Parses a raw Google Maps Timeline export into visit and transit records, reconstructs a chronological movement dataframe, and visualizes ping density over time and space — including a circular downtown Toronto header rendered from GPS pings layered over the OSM road network.
# Import json for parsing the raw location history export
import json
# Import datetime for timestamp arithmetic
import datetime
# Import marimo itself (aliased mo) for UI elements and notebook helpers
import marimo as mo
# Import numpy for numeric array operations
import numpy as np
# Import polars for fast dataframe processing
import polars as pl
# Import pandas since geopandas/osmnx interop expects pandas dataframes
import pandas as pd
# Import geopandas for geometry-aware dataframes
import geopandas as gpd
# Import osmnx to fetch and plot OpenStreetMap road graphs
import osmnx as ox
# Import Point/box geometry constructors from shapely
from shapely.geometry import Point, box
# Import matplotlib's pyplot for plotting
import matplotlib.pyplot as plt
# Import LogNorm for log-scaled colour normalization in heatmaps
from matplotlib.colors import LogNorm
# Resolve the data directory relative to this notebook's location
DATA_DIR = mo.notebook_dir() / "data"
# Ensure the data directory exists, creating parents as needed
DATA_DIR.mkdir(exist_ok=True, parents=True)
# Path to the raw Google location history JSON export
DATA = DATA_DIR / "location-history.json"
# Directory for generated output images
OUTPUT_DIR = DATA_DIR / "output"
# Ensure the output directory exists
OUTPUT_DIR.mkdir(exist_ok=True, parents=True)
# Directory for cached intermediate parquet/graph files
CACHE_DIR = DATA_DIR / "cache"
# Ensure the cache directory exists
CACHE_DIR.mkdir(exist_ok=True, parents=True)
# Path to the circular header image rendered later in the notebook
header_file = OUTPUT_DIR / "toronto_header.png"
# Expose these names to other cells that declare them as parameters
Background & Context
In our tech-driven world, we all carry a surveillance device in our pocket. It’s ubiquitous. We give them to children. They provide us with dopamine hits throughout the day as we connect with our trusted social bubble. These Star-Trek-esque communicator devices allow us to instantly communicate with anyone across the world, view unlimited hours of “content”, and are the primary device via which our Attention Economy captures our human experience to translate to Marketable Dollars.
The human experience is characterized more and more every year by how we allow massive economic systems to control our attention and our navigation within these complex systems.
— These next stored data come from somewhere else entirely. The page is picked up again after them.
$ cat src/rtl/mlc_pkg.sv
// Package for the motion light controller: widths, register indexes,
// timing constants and the drive scaling function.
// No dependencies; used by the top level and its checker.
`timescale 1ns / 1ps

package mlc_pkg;

  // Level scale of the ambient sensor and of the PWM output.
  localparam int unsigned LEVEL_FULL = 1023;
  localparam int unsigned PWM_MAX    = 1023;

  // Field widths.
  localparam int unsigned TIME_W  = 32;
  localparam int unsigned LEVEL_W = 10;
  localparam int unsigned RUN_W   = 8;
  localparam int unsigned HOLD_W  = 16;
  localparam int unsigned CLICK_W = 3;
  localparam int unsigned WIN_W   = 26;
  localparam int unsigned CFG_IDX_W  = 3;
  localparam int unsigned CFG_DATA_W = 16;
  localparam int unsigned IN_DATA_W  = 48;
  localparam int unsigned OUT_DATA_W = 40;

  // Bit positions in the result word.
  localparam int unsigned OUT_DRIVE_POS = 0;
  localparam int unsigned OUT_LAMP_POS  = 10;
  localparam int unsigned OUT_LONG_POS  = 11;
  localparam int unsigned OUT_DIM_POS   = 12;
  localparam int unsigned OUT_HOLD_POS  = 13;
  localparam int unsigned OUT_LOW_POS   = 14;
  localparam int unsigned OUT_HIGH_POS  = 24;

  // Timing constants in milliseconds.
  localparam int unsigned SECOND_MS    = 1000;
  localparam int unsigned MINUTE_MS    = 60 * 1000;
  localparam int unsigned MODE_WAIT_MS = 2 * 60 * 1000;

  // Threshold widening step and ceiling (limit_high + step stays below 0.9 * LEVEL_FULL).
  localparam int unsigned WIDEN_STEP  = 10;
  localparam int unsigned WIDEN_LIMIT = LEVEL_FULL * 9;

  // Button press level: ambient above 0.95 * LEVEL_FULL.
  localparam int unsigned PRESS_LIMIT = LEVEL_FULL * 19;

  // Click counts that select a mode.
  localparam int unsigned CLICK_MAX = 7;
  localparam logic [CLICK_W-1:0] CLICKS_NORMAL = 3'd1;
  localparam logic [CLICK_W-1:0] CLICKS_LONG   = 3'd2;
  localparam logic [CLICK_W-1:0] CLICKS_DIM    = 3'd3;

  // Reset values of the configuration registers.
  localparam logic [LEVEL_W-1:0] BRIGHT_RST  = 10'd1023;
  localparam logic [LEVEL_W-1:0] DIM_RST     = 10'd300;
  localparam logic [LEVEL_W-1:0] LOW_RST     = 10'd200;
  localparam logic [LEVEL_W-1:0] HIGH_RST    = 10'd400;
  localparam logic [RUN_W-1:0]   RUN_RST     = 8'd2;
  localparam logic [HOLD_W-1:0]  HOLD_RST    = 16'd45;
  localparam logic [LEVEL_W-1:0] LONG_RST    = 10'd5;

  // Configuration register indexes.
  typedef enum logic [CFG_IDX_W-1:0] {
    REG_BRIGHT_LEVEL        = 3'd0,
    REG_DIM_LEVEL           = 3'd1,
    REG_THRESHOLD_LOW_INIT  = 3'd2,
    REG_THRESHOLD_HIGH_INIT = 3'd3,
    REG_MOTION_RUN_NEEDED   = 3'd4,
    REG_HOLD_SECONDS        = 3'd5,
    REG_LONG_HOLD_MINUTES   = 3'd6
  } cfg_idx_t;

  // Drive scaling lvl * PWM_MAX / LEVEL_FULL as one multiply by a reciprocal.
  // With a 31-bit shift the quotient is exact for every 20-bit numerator.
  localparam int unsigned DRV_SHIFT = 31;
  localparam int unsigned DRV_MUL_W = 35;
  localparam int unsigned DRV_PROD_W = DRV_MUL_W + LEVEL_W;
  localparam longint unsigned DRV_RECIP =
      ((64'd1 << DRV_SHIFT) + LEVEL_FULL - 1) / LEVEL_FULL;
  localparam longint unsigned DRV_MUL = DRV_RECIP * PWM_MAX;

  function automatic logic [LEVEL_W-1:0] scale_drive(input logic [LEVEL_W-1:0] lvl);
    logic [LEVEL_W-1:0]    clamped;
    logic [DRV_PROD_W-1:0] prod;
    clamped = (lvl > LEVEL_W'(LEVEL_FULL)) ? LEVEL_W'(LEVEL_FULL) : lvl;
    prod = DRV_PROD_W'(clamped) * DRV_PROD_W'(DRV_MUL);
    return prod[DRV_SHIFT +: LEVEL_W];
  endfunction

endpackage

$ cat src/rtl/motion_light_controller.sv
// Motion light controller top level: input register, per-tick update logic,
// result register and configuration registers. Depends on mlc_pkg.
`timescale 1ns / 1ps

// One tick word in gives one result word out. A word accepted on in_* is
// held in an input register and is worked off by a single pass of
// compare-and-update logic into the result register, so the block takes one
// word per cycle while out_tready is high, and a result word is shown on
// out_* once that pass has written the result register. The input side keeps
// accepting while a result waits on out_*; only a full input register with a
// stalled result holds in_tready low. Configuration writes on cfg_* are always
// taken and should be made while no tick is in flight.
module motion_light_controller (
  input  logic                              clk,
  input  logic                              rst_n,
  // Tick words. tdata: now_ms[31:0], motion_high[32], ambient_level[42:33].
  input  logic                              in_tvalid,
  output logic                              in_tready,
  input  logic [mlc_pkg::IN_DATA_W-1:0]     in_tdata,
  // Result words. tdata: drive_level[9:0], lamp_on[10], long_mode[11],
  // dim_mode[12], hold_request[13], limit_low_now[23:14], limit_high_now[33:24].
  output logic                              out_tvalid,
  input  logic                              out_tready,
  output logic [mlc_pkg::OUT_DATA_W-1:0]    out_tdata,
  // Configuration writes.
  input  logic                              cfg_valid,
  output logic                              cfg_ready,
  input  logic [mlc_pkg::CFG_IDX_W-1:0]     cfg_index,
  input  logic [mlc_pkg::CFG_DATA_W-1:0]    cfg_data
);

  localparam int unsigned TW = mlc_pkg::TIME_W;
  localparam int unsigned LW = mlc_pkg::LEVEL_W;

  // Handshake and pipeline control.
  logic in_valid_r, out_valid_r;
  logic advance, in_accept, cfg_write;

  // Input register.
  logic [TW-1:0] in_now_r;
  logic          in_motion_r;
  logic [LW-1:0] in_amb_r;

  // Configuration registers.
  logic [LW-1:0]                  bright_r, dim_r;
  logic [mlc_pkg::RUN_W-1:0]      run_need_r;
  logic [mlc_pkg::HOLD_W-1:0]     hold_sec_r;
  logic [LW-1:0]                  long_min_r;

  // Controller state and next values.
  logic [mlc_pkg::RUN_W-1:0]   motion_run_r, motion_run_nxt;
  logic [TW-1:0]               last_motion_r, last_motion_nxt;
  logic [TW-1:0]               bright_motion_r, bright_motion_nxt;
  logic                        lamp_r, lamp_nxt;
  logic [LW-1:0]               active_limit_r, active_limit_nxt;
  logic [LW-1:0]               limit_low_r, limit_low_nxt;
  logic [LW-1:0]               limit_high_r, limit_high_nxt;
  logic [1:0]                  fast_toggles_r, fast_toggles_nxt;
  logic [TW-1:0]               last_toggle_r, last_toggle_nxt;
  logic [TW-1:0]               mode_set_r, mode_set_nxt;
  logic [TW-1:0]               press_start_r, press_start_nxt;
  logic [TW-1:0]               last_click_r, last_click_nxt;
  logic [mlc_pkg::CLICK_W-1:0] click_count_r, click_count_nxt;
  logic                        long_r, long_nxt;
  logic                        dimf_r, dimf_nxt;

  // Result register.
  logic [mlc_pkg::OUT_DATA_W-1:0] out_data_r, out_data_nxt;

  // Per-tick working values.
  logic                        stuck, onset, lamp_req, pressed, hold_req;
  logic [mlc_pkg::WIN_W-1:0]   win_norm, win_long, window;
  logic [TW:0]                 now_x;
  logic [LW-1:0]               drive;
  logic [1:0]                  toggles_inc;
  logic [LW:0]                 high_plus;
  logic [TW-1:0]               press_age, mode_age;

  assign advance   = in_valid_r && (!out_valid_r || out_tready);
  assign in_tready = !in_valid_r || advance;
  assign in_accept = in_tvalid && in_tready;
  assign cfg_ready = 1'b1;
  assign cfg_write = cfg_valid && cfg_ready;

  assign out_tvalid = out_valid_r;
  assign out_tdata  = out_data_r;

  // Hold windows in milliseconds for normal and long mode.
  assign win_norm = mlc_pkg::WIN_W'(hold_sec_r) * mlc_pkg::WIN_W'(mlc_pkg::SECOND_MS);
  assign win_long = mlc_pkg::WIN_W'(long_min_r) * mlc_pkg::WIN_W'(mlc_pkg::MINUTE_MS);
  assign now_x    = {1'b0, in_now_r};

  // Next state and result for the tick in the input register.
  always_comb begin
    // Motion qualification.
    stuck = in_motion_r && (motion_run_r == {mlc_pkg::RUN_W{1'b1}});
    if (!in_motion_r) begin
      motion_run_nxt = '0;
    end else if (motion_run_r == {mlc_pkg::RUN_W{1'b1}}) begin
      motion_run_nxt = motion_run_r;
    end else begin
      motion_run_nxt = motion_run_r + 1'b1;
    end
    onset = (motion_run_nxt == run_need_r) && !stuck;
    last_motion_nxt   = (motion_run_nxt >= run_need_r) ? in_now_r : last_motion_r;
    bright_motion_nxt = bright_motion_r;
    if (!in_motion_r && (bright_motion_r != '0)) begin
      bright_motion_nxt = '0;
      last_motion_nxt   = '0;
    end

    // Lamp request from ambient level and the hold window.
    window   = long_r ? win_long : win_norm;
    lamp_req = 1'b0;
    if (in_amb_r > active_limit_r) begin
      if (onset) begin
        bright_motion_nxt = in_now_r;
      end
    end else begin
      lamp_req = (last_motion_nxt != '0) && (bright_motion_nxt == '0) &&
                 (now_x < ({1'b0, last_motion_nxt} + (TW+1)'(window)));
    end

    // Lamp switching, hysteresis and threshold widening on fast toggles.
    drive = lamp_req ? mlc_pkg::scale_drive(dimf_r ? dim_r : bright_r) : '0;
    active_limit_nxt = lamp_req ? limit_high_r : limit_low_r;
    mode_set_nxt = mode_set_r;
    if (lamp_r && !lamp_req && (long_r || dimf_r)) begin
      mode_set_nxt = in_now_r;
    end
    lamp_nxt         = lamp_r;
    fast_toggles_nxt = fast_toggles_r;
    last_toggle_nxt  = last_toggle_r;
    limit_low_nxt    = limit_low_r;
    limit_high_nxt   = limit_high_r;
    toggles_inc      = fast_toggles_r + 2'd1;
    high_plus        = {1'b0, limit_high_r} + (LW+1)'(mlc_pkg::WIDEN_STEP);
    if (lamp_r != lamp_req) begin
      lamp_nxt = lamp_req;
      if (now_x < ({1'b0, last_toggle_r} + (TW+1)'(mlc_pkg::SECOND_MS))) begin
        if (toggles_inc >= 2'd2) begin
          if ((15'(high_plus) * 15'd10) < 15'(mlc_pkg::WIDEN_LIMIT)) begin
            limit_high_nxt = high_plus[LW-1:0];
          end else if (limit_low_r >= LW'(mlc_pkg::WIDEN_STEP)) begin
            limit_low_nxt = limit_low_r - LW'(mlc_pkg::WIDEN_STEP);
          end
          fast_toggles_nxt = '0;
        end else begin
          fast_toggles_nxt = toggles_inc;
        end
      end else begin
        fast_toggles_nxt = '0;
      end
      last_toggle_nxt = in_now_r;
    end

    // Button decoding on a very bright ambient level.
    pressed         = (15'(in_amb_r) * 15'd20) > 15'(mlc_pkg::PRESS_LIMIT);
    press_age       = in_now_r - press_start_r;
    press_start_nxt = press_start_r;
    last_click_nxt  = last_click_r;
    click_count_nxt = click_count_r;
    long_nxt        = long_r;
    dimf_nxt        = dimf_r;
    hold_req        = 1'b0;
    if (pressed) begin
      if (press_start_r == '0) begin
        press_start_nxt = in_now_r;
      end else if (now_x > ({1'b0, press_start_r} + (TW+1)'(mlc_pkg::SECOND_MS))) begin
        hold_req = 1'b1;
      end
    end else if (press_start_r != '0) begin
      if (press_age < TW'(mlc_pkg::SECOND_MS)) begin
        if (click_count_r < mlc_pkg::CLICK_W'(mlc_pkg::CLICK_MAX)) begin
          click_count_nxt = click_count_r + 1'b1;
        end
        last_click_nxt = in_now_r;
      end
      press_start_nxt = '0;
    end else if ((last_click_r != '0) &&
                 (now_x > ({1'b0, last_click_r} + (TW+1)'(mlc_pkg::SECOND_MS)))) begin
      case (click_count_r)
        mlc_pkg::CLICKS_NORMAL: begin
          long_nxt = 1'b0;
          dimf_nxt = 1'b0;
        end
        mlc_pkg::CLICKS_LONG: long_nxt = 1'b1;
        mlc_pkg::CLICKS_DIM:  dimf_nxt = 1'b1;
        default: ;
      endcase
      mode_set_nxt    = (long_nxt || dimf_nxt) ? in_now_r : '0;
      last_click_nxt  = '0;
      click_count_nxt = '0;
    end

    // Modes fall back to normal a while after the lamp went off.
    mode_age = in_now_r - mode_set_nxt;
    if (!lamp_nxt && (mode_set_nxt != '0) && (in_now_r > mode_set_nxt) &&
        (mode_age > TW'(mlc_pkg::MODE_WAIT_MS))) begin
      long_nxt     = 1'b0;
      dimf_nxt     = 1'b0;
      mode_set_nxt = '0;
    end

    // Result word.
    out_data_nxt = '0;
    out_data_nxt[mlc_pkg::OUT_DRIVE_POS +: LW] = drive;
    out_data_nxt[mlc_pkg::OUT_LAMP_POS]        = lamp_nxt;
    out_data_nxt[mlc_pkg::OUT_LONG_POS]        = long_nxt;
    out_data_nxt[mlc_pkg::OUT_DIM_POS]         = dimf_nxt;
    out_data_nxt[mlc_pkg::OUT_HOLD_POS]        = hold_req;
    out_data_nxt[mlc_pkg::OUT_LOW_POS +: LW]   = limit_low_nxt;
    out_data_nxt[mlc_pkg::OUT_HIGH_POS +: LW]  = limit_high_nxt;
  end

  // Handshake flags.
  always_ff @(posedge clk) begin
    if (!rst_n) begin
      in_valid_r  <= 1'b0;
      out_valid_r <= 1'b0;
    end else begin
      if (in_accept) begin
        in_valid_r <= 1'b1;
      end else if (advance) begin
        in_valid_r <= 1'b0;
      end
      if (advance) begin
        out_valid_r <= 1'b1;
      end else if (out_tready) begin
        out_valid_r <= 1'b0;
      end
    end
  end

  // Input and result payload registers.
  always_ff @(posedge clk) begin
    if (in_accept) begin
      in_now_r    <= in_tdata[TW-1:0];
      in_motion_r <= in_tdata[TW];
      in_amb_r    <= in_tdata[TW+1 +: LW];
    end
    if (advance) begin
      out_data_r <= out_data_nxt;
    end
  end

  // Configuration registers and controller state.
  always_ff @(posedge clk) begin
    if (!rst_n) begin
      bright_r        <= mlc_pkg::BRIGHT_RST;
      dim_r           <= mlc_pkg::DIM_RST;
      run_need_r      <= mlc_pkg::RUN_RST;
      hold_sec_r      <= mlc_pkg::HOLD_RST;
      long_min_r      <= mlc_pkg::LONG_RST;
      motion_run_r    <= '0;
      last_motion_r   <= '0;
      bright_motion_r <= '0;
      lamp_r          <= 1'b0;
      active_limit_r  <= mlc_pkg::LOW_RST;
      limit_low_r     <= mlc_pkg::LOW_RST;
      limit_high_r    <= mlc_pkg::HIGH_RST;
      fast_toggles_r  <= '0;
      last_toggle_r   <= '0;
      mode_set_r      <= '0;
      press_start_r   <= '0;
      last_click_r    <= '0;
      click_count_r   <= '0;
      long_r          <= 1'b0;
      dimf_r          <= 1'b0;
    end else if (cfg_write) begin
      case (mlc_pkg::cfg_idx_t'(cfg_index))
        mlc_pkg::REG_BRIGHT_LEVEL: bright_r <= cfg_data[LW-1:0];
        mlc_pkg::REG_DIM_LEVEL:    dim_r    <= cfg_data[LW-1:0];
        mlc_pkg::REG_THRESHOLD_LOW_INIT: begin
          limit_low_r    <= cfg_data[LW-1:0];
          active_limit_r <= cfg_data[LW-1:0];
        end
        mlc_pkg::REG_THRESHOLD_HIGH_INIT: limit_high_r <= cfg_data[LW-1:0];
        mlc_pkg::REG_MOTION_RUN_NEEDED:   run_need_r   <= cfg_data[mlc_pkg::RUN_W-1:0];
        mlc_pkg::REG_HOLD_SECONDS:        hold_sec_r   <= cfg_data;
        mlc_pkg::REG_LONG_HOLD_MINUTES:   long_min_r   <= cfg_data[LW-1:0];
        default: ;
      endcase
    end else if (advance) begin
      motion_run_r    <= motion_run_nxt;
      last_motion_r   <= last_motion_nxt;
      bright_motion_r <= bright_motion_nxt;
      lamp_r          <= lamp_nxt;
      active_limit_r  <= active_limit_nxt;
      limit_low_r     <= limit_low_nxt;
      limit_high_r    <= limit_high_nxt;
      fast_toggles_r  <= fast_toggles_nxt;
      last_toggle_r   <= last_toggle_nxt;
      mode_set_r      <= mode_set_nxt;
      press_start_r   <= press_start_nxt;
      last_click_r    <= last_click_nxt;
      click_count_r   <= click_count_nxt;
      long_r          <= long_nxt;
      dimf_r          <= dimf_nxt;
    end
  end

endmodule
We cling to this tiny screen in a vague effort to feel “in control” — even as human-induced climate change promises to destroy our children’s future and the mechanisms to change any of this remain so far beyond the average worker.
Our data and our privacy is increasingly beyond our grasp and our rights to navigate this technocratic dystopia weaken by the day based on decisions made by people like me in the tech industry, while we deliberate in soulless video conferences or by CEOs from the 0.1% in ill-fitting suits with dreams of fiefdom.
Google Maps might be the single most useful app on my phone. It’s powered by the incredible GPS system, and I use it for virtually all day-to-day navigation. Google Maps also spies on your every move, your every search, your every interaction with each of their apps as a way to spoon-feed you advertisements that are “relevant” to increase the propensity that you engage with whatever company has fed you the most relevant ad.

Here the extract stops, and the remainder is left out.